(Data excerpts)
● ● ● ● ● ● ●

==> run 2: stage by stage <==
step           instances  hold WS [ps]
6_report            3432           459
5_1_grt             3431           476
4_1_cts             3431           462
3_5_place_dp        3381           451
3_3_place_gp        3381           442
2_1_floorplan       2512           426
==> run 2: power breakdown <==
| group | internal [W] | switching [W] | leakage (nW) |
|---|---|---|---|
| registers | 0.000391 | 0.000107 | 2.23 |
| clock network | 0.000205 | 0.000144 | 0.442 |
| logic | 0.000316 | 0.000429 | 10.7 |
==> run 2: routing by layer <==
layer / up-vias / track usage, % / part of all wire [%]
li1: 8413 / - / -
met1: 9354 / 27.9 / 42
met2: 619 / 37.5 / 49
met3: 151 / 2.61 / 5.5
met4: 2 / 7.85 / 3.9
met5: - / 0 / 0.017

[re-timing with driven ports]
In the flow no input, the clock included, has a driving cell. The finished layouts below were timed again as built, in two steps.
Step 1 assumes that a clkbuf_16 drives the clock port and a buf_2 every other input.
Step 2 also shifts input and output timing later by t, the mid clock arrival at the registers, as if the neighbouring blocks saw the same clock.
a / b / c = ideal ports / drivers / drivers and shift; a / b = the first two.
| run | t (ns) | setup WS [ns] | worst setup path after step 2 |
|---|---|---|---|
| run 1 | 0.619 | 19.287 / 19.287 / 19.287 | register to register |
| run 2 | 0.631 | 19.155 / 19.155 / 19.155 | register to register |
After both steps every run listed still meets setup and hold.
What follows belongs to an exercise in optimizing a design on an open flow for small area, a short achievable clock period and few clock cycles per item; a production flow would make more cautious choices. Power and IR drop assume default switching activity.

Setup of the previous run:
// ams_frame_encoder
module ams_frame_encoder (
    input  wire        clk,
    input  wire        rst,
    input  wire        in_valid,
    output wire        in_ready,
    input  wire        in_clear,
    input  wire        in_stream,      
    input  wire [15:0] in_year,
    input  wire [7:0]  in_month,
    input  wire [7:0]  in_day,
    input  wire [7:0]  in_wday,
    input  wire [7:0]  in_hour,
    input  wire [7:0]  in_minute,
    input  wire [7:0]  in_second,
    input  wire [31:0] in_p,
    input  wire [31:0] in_po,
    input  wire [31:0] in_q,
    input  wire [31:0] in_qo,
    input  wire [31:0] in_i1,
    input  wire [31:0] in_i2,
    input  wire [31:0] in_i3,
    input  wire [15:0] in_u1,
    input  wire [15:0] in_u2,
    input  wire [15:0] in_u3,
    input  wire [31:0] in_tpi,
    input  wire [31:0] in_tpo,
    input  wire [31:0] in_tqi,
    input  wire [31:0] in_tqo,
    output wire        out_valid,
    input  wire        out_ready,
    output wire [7:0]  out_data,
    output wire        out_last
);
    reg        v0, v1;
    reg [15:0] l0_y;
    reg [7:0]  l0_mo, l0_d, l0_w, l0_h, l0_mi;
    reg [4:0]  l0_q;
    reg [15:0] l1_y;
    reg [7:0]  l1_mo, l1_d, l1_w, l1_h;
    reg [4:0] sec_q;
    reg [7:0] l0_s;
    integer   ti;
    always @* begin
        sec_q = 5'd0;
        for (ti = 10; ti < 256; ti = ti + 10)
            if (in_second >= ti) sec_q = ti / 10;
    end
    always @* begin
        l0_s = 8'd0;
        for (ti = 1; ti < 26; ti = ti + 1)
            if (l0_q == ti) l0_s = ti * 10;
    end
    wire e0_a = v0 && ({in_year, in_month, in_day} == {l0_y, l0_mo, l0_d});
    wire e1_a = v1 && ({in_year, in_month, in_day} == {l1_y, l1_mo, l1_d});
    wire e0_b = {in_wday, in_hour, in_minute} == {l0_w, l0_h, l0_mi};
    wire e1_b = {in_wday, in_hour} == {l1_w, l1_h};
  ...
For scale: roughly 1,900 cells after synthesis, about 25,000 um^2 of cells after synthesis.
Settings: LEC_CHECK=0, CAP_MARGIN=20, CORE_MARGIN=2, CORE_UTILIZATION=40, CTS_CLUSTER_DIAMETER=80, CTS_CLUSTER_SIZE=20, SLEW_MARGIN=20; clock period 10.0 ns.
standard.sh (not shown) runs the stock make flow with config.mk's settings and CLKGATE_MAP_FILE= SYNTH_SCRIPT=/design/flow/synth_recipe.tcl, a recipe that flattens the netlist after the stock synthesis.
==> flow/flow/run.sh <==
#!/bin/bash
set -euo pipefail
export BUFFER_PORTS_ARGS="-buffer_cell sky130_fd_sc_hd__buf_1"
export SETUP_SLACK_MARGIN=6.6
bash standard.sh finish > standard_flow.log 2>&1
Inputs modified between the previous run and the current run:
--- a/flow/design.v
+++ b/flow/design.v
@@ -47,35 +47,35 @@
     end
     always @* begin
         l0_s = 8'd0;
         for (ti = 1; ti < 26; ti = ti + 1)
             if (l0_q == ti) l0_s = ti * 10;
     end
     wire e0_a = v0 && ({in_year, in_month, in_day} == {l0_y, l0_mo, l0_d});
     wire e1_a = v1 && ({in_year, in_month, in_day} == {l1_y, l1_mo, l1_d});
     wire e0_b = {in_wday, in_hour, in_minute} == {l0_w, l0_h, l0_mi};
     wire e1_b = {in_wday, in_hour} == {l1_w, l1_h};
     wire e0_c = sec_q == l0_q;
-    wire [2:0] n_pt = in_stream ? {e1_a, e1_b, 1'b1} : {e0_a, e0_b, e0_c};
+    wire [4:0] n_pt = {e1_a, e1_b, e0_a, e0_b, e0_c};
     reg       in_rdy;
     reg       ld_rdy;          
     reg       act;             
     reg       c_str, c_clr;
-    reg [2:0] c_pt;
+    reg [4:0] c_pt;
     reg       p_v;             
     reg       p_str, p_clr;
-    reg [2:0] p_pt;
-    wire c_dup = &c_pt;
+    reg [4:0] p_pt;
+    wire c_dup = c_str ? (c_pt[4] & c_pt[3]) : (&c_pt[2:0]);
     wire c_sgl = c_clr | c_dup;        
     wire c_sup = !c_clr & c_dup;       
-    wire p_sgl = p_clr | (&p_pt);
+    wire p_sgl = p_clr | (p_str ? (p_pt[4] & p_pt[3]) : (&p_pt[2:0]));
     assign in_ready = in_rdy;
     wire accept = in_valid && in_rdy;
     wire push = act && (!out_v || out_ready);
     reg  [8:0] pos;
     wire [4:0] blk  = pos[8:4];
     wire [3:0] off  = pos[3:0];
     wire       pre  = (pos[8:7] == 2'd0) && !(pos[6] && pos[5]);    
     wire       tr   = c_str ? (blk == 5'd22) : (blk == 5'd16);
     wire       mid  = c_str && (blk == 5'd16 || blk == 5'd17);
     wire       ent  = !pre && !tr && !mid;
     wire       u16  = (blk == 5'd13) || (blk == 5'd14) || (blk == 5'd15);
==> comparison <==
Buffer levels on the longest clock path came out exactly the same in the current run and the previous run. The current run vs the previous run, critical path required time went down by 0.07 ns. [compare] base=the previous run new=the current run: clock share of power dropped 0.7 points, placed instance count fell by 55, final cell count moved down, critical path buffer and inverter count lower. Met1 demand-to-capacity share in global routing, the current run and the previous run: lower on the previous run. From the previous run to the current run the numbers moved as follows: area added between synthesis and finish went down; biggest fanout along the worst timing path went down; wire length went down. In the metrics for the current run and the previous run, the one carrying the lower finished layout cell area is the current run. Comparing the current run and the previous run, the higher pin count of the biggest net entering global routing was measured on the previous run.
Function was not checked in any run of this note: the RTL went through the layout flow alone.

* * *

Setup of build 72:
ams_frame_encoder, a different RTL version from the one above (not shown whole).
For scale: roughly 1,900 cells after synthesis, ~480 I/O pins, roughly 25,000 sq um of cells after synthesis.
==> flow/config.mk <==
export PLATFORM = sky130hd
export DESIGN_NAME = ams_frame_encoder
export DESIGN_NICKNAME = ams_frame_encoder
export VERILOG_FILES = /design/flow/design.v
export SDC_FILE = /design/flow/constraint.sdc
export NUM_CORES = 4
export LEC_CHECK = 0
export CAP_MARGIN = 20
export CORE_MARGIN = 2
export CORE_UTILIZATION = 40
export SLEW_MARGIN = 20
==> flow/constraint.sdc <==
create_clock -name core_clock -period 10.0 [get_ports {clk}]
set_input_delay 2.0000 -clock core_clock [delete_from_list [all_inputs] [get_ports {clk}]]
set_output_delay 2.0000 -clock core_clock [all_outputs]
set_load 0.01 [all_outputs]
==> flow/flow/run.sh <==
#!/bin/bash
set -euo pipefail
export BUFFER_PORTS_ARGS="-buffer_cell sky130_fd_sc_hd__buf_1"
export SETUP_SLACK_MARGIN=7
bash standard.sh finish > standard_flow.log 2>&1
Build 72 finished every step from synthesis to the final layout, and the layout passed the timing, design-rule and antenna checks.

● ● ● ● ● ● ●

**Work instructions**:
Of all the entries above, repeat only the lines from the line that has "0.000107 | 2.23 |" to the line that has "Step 2 also", both lines included, exactly.

**Your response**:
| registers | 0.000391 | 0.000107 | 2.23 |
| clock network | 0.000205 | 0.000144 | 0.442 |
| logic | 0.000316 | 0.000429 | 10.7 |
==> run 2: routing by layer <==
layer / up-vias / track usage, % / part of all wire [%]
li1: 8413 / - / -
met1: 9354 / 27.9 / 42
met2: 619 / 37.5 / 49
met3: 151 / 2.61 / 5.5
met4: 2 / 7.85 / 3.9
met5: - / 0 / 0.017

[re-timing with driven ports]
In the flow no input, the clock included, has a driving cell. The finished layouts below were timed again as built, in two steps.
Step 1 assumes that a clkbuf_16 drives the clock port and a buf_2 every other input.
Step 2 also shifts input and output timing later by t, the mid clock arrival at the registers, as if the neighbouring blocks saw the same clock.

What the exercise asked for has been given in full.